> _Problem details_
Instruction for the data below: set down exactly the lines from the line with "3_3_place_gp: 1.454 / 7347 / 46.62" to the line with "266 | 998.5 |", inclusive, and no others.

> _Stored entries_
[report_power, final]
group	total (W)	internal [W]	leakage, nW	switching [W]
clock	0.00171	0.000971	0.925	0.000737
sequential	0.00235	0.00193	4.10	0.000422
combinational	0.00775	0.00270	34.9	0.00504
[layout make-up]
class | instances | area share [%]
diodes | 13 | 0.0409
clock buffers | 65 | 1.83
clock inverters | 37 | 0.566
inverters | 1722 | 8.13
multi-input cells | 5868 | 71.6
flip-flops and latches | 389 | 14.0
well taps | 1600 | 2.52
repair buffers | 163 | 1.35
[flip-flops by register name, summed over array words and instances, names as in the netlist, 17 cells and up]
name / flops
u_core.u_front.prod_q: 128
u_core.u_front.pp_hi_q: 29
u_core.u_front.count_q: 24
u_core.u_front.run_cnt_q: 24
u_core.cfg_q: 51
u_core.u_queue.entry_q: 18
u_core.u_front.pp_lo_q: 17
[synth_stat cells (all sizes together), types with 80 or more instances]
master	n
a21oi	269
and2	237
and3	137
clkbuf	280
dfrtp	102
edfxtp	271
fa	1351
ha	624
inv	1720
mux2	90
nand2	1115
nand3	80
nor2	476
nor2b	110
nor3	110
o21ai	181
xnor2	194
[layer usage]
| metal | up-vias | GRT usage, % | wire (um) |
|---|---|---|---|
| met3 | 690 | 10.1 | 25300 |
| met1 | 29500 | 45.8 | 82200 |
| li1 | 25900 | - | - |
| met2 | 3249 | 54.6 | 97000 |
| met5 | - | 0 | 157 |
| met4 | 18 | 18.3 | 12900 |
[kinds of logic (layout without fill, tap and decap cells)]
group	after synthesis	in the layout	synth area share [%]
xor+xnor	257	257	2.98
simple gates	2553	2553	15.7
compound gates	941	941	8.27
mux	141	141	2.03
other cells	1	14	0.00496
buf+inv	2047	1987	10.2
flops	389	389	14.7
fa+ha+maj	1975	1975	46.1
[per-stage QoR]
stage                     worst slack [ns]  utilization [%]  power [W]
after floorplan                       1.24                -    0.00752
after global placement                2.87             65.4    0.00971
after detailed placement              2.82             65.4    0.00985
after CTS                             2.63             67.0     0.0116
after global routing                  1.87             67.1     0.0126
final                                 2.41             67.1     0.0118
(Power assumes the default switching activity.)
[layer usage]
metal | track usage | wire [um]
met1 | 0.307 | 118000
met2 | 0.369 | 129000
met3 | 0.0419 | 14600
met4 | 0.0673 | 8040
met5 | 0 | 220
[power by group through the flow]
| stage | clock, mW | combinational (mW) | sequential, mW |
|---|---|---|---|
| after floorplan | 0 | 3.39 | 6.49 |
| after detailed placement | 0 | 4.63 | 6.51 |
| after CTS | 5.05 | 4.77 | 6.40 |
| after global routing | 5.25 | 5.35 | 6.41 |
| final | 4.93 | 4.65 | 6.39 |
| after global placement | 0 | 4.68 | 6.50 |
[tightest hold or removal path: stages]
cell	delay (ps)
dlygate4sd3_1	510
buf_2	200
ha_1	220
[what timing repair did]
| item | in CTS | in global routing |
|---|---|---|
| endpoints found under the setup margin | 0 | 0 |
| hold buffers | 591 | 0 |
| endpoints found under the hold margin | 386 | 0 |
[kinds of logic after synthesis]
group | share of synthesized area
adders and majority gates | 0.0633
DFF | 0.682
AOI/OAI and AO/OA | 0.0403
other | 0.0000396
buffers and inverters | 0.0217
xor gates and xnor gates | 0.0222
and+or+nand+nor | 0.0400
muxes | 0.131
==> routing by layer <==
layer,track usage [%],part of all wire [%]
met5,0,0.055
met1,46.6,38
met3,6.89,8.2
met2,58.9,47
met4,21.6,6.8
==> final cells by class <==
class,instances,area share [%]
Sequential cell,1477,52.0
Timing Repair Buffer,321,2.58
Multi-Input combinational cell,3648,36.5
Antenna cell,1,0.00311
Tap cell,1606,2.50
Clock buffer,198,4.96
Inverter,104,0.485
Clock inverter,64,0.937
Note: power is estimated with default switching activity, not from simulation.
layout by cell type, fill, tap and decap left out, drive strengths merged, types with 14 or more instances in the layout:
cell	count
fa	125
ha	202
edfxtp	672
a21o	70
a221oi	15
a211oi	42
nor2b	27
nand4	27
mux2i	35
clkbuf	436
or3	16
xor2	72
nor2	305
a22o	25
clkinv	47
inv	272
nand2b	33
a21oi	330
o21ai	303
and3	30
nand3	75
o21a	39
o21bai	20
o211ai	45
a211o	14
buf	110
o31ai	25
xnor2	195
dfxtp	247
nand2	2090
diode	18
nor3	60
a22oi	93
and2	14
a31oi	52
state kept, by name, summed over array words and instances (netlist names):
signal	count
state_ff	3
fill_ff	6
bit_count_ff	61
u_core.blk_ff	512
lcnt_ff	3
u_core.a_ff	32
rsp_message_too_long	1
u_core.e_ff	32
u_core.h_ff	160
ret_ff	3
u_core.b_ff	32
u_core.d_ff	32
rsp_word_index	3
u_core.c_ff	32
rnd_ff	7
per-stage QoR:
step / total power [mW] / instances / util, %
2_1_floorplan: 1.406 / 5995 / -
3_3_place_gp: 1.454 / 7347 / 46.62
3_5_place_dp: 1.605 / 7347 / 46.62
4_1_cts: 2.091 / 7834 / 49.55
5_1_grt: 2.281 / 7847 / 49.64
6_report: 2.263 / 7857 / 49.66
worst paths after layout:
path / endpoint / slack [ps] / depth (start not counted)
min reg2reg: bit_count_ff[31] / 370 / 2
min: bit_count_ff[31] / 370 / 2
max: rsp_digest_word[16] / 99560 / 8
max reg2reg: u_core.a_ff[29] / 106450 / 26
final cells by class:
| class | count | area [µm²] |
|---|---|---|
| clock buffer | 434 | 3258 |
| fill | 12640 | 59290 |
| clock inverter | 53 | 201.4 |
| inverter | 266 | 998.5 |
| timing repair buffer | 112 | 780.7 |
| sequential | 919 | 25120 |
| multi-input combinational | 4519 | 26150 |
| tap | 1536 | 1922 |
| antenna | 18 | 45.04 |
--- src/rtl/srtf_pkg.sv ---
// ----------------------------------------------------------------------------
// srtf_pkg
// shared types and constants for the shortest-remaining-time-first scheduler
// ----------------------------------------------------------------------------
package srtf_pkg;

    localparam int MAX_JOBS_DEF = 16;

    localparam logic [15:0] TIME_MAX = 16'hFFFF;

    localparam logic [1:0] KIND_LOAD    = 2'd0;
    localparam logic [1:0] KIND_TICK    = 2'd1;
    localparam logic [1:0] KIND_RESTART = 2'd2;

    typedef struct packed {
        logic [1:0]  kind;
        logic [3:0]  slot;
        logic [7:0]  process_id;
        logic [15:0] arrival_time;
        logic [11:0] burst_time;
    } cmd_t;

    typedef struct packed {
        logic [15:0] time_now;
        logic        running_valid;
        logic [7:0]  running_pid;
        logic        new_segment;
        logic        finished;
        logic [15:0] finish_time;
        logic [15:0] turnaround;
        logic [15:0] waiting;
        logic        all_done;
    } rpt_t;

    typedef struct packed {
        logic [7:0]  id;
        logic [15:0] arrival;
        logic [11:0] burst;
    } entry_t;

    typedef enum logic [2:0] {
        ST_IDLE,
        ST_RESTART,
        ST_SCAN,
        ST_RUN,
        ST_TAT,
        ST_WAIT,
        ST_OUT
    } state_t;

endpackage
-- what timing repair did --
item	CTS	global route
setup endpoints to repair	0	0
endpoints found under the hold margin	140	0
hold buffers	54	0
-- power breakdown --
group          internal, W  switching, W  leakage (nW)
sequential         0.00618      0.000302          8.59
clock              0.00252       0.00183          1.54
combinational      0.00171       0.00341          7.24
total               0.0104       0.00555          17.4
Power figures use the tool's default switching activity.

> _The answer_
3_3_place_gp: 1.454 / 7347 / 46.62
3_5_place_dp: 1.605 / 7347 / 46.62
4_1_cts: 2.091 / 7834 / 49.55
5_1_grt: 2.281 / 7847 / 49.64
6_report: 2.263 / 7857 / 49.66
worst paths after layout:
path / endpoint / slack [ps] / depth (start not counted)
min reg2reg: bit_count_ff[31] / 370 / 2
min: bit_count_ff[31] / 370 / 2
max: rsp_digest_word[16] / 99560 / 8
max reg2reg: u_core.a_ff[29] / 106450 / 26
final cells by class:
| class | count | area [µm²] |
|---|---|---|
| clock buffer | 434 | 3258 |
| fill | 12640 | 59290 |
| clock inverter | 53 | 201.4 |
| inverter | 266 | 998.5 |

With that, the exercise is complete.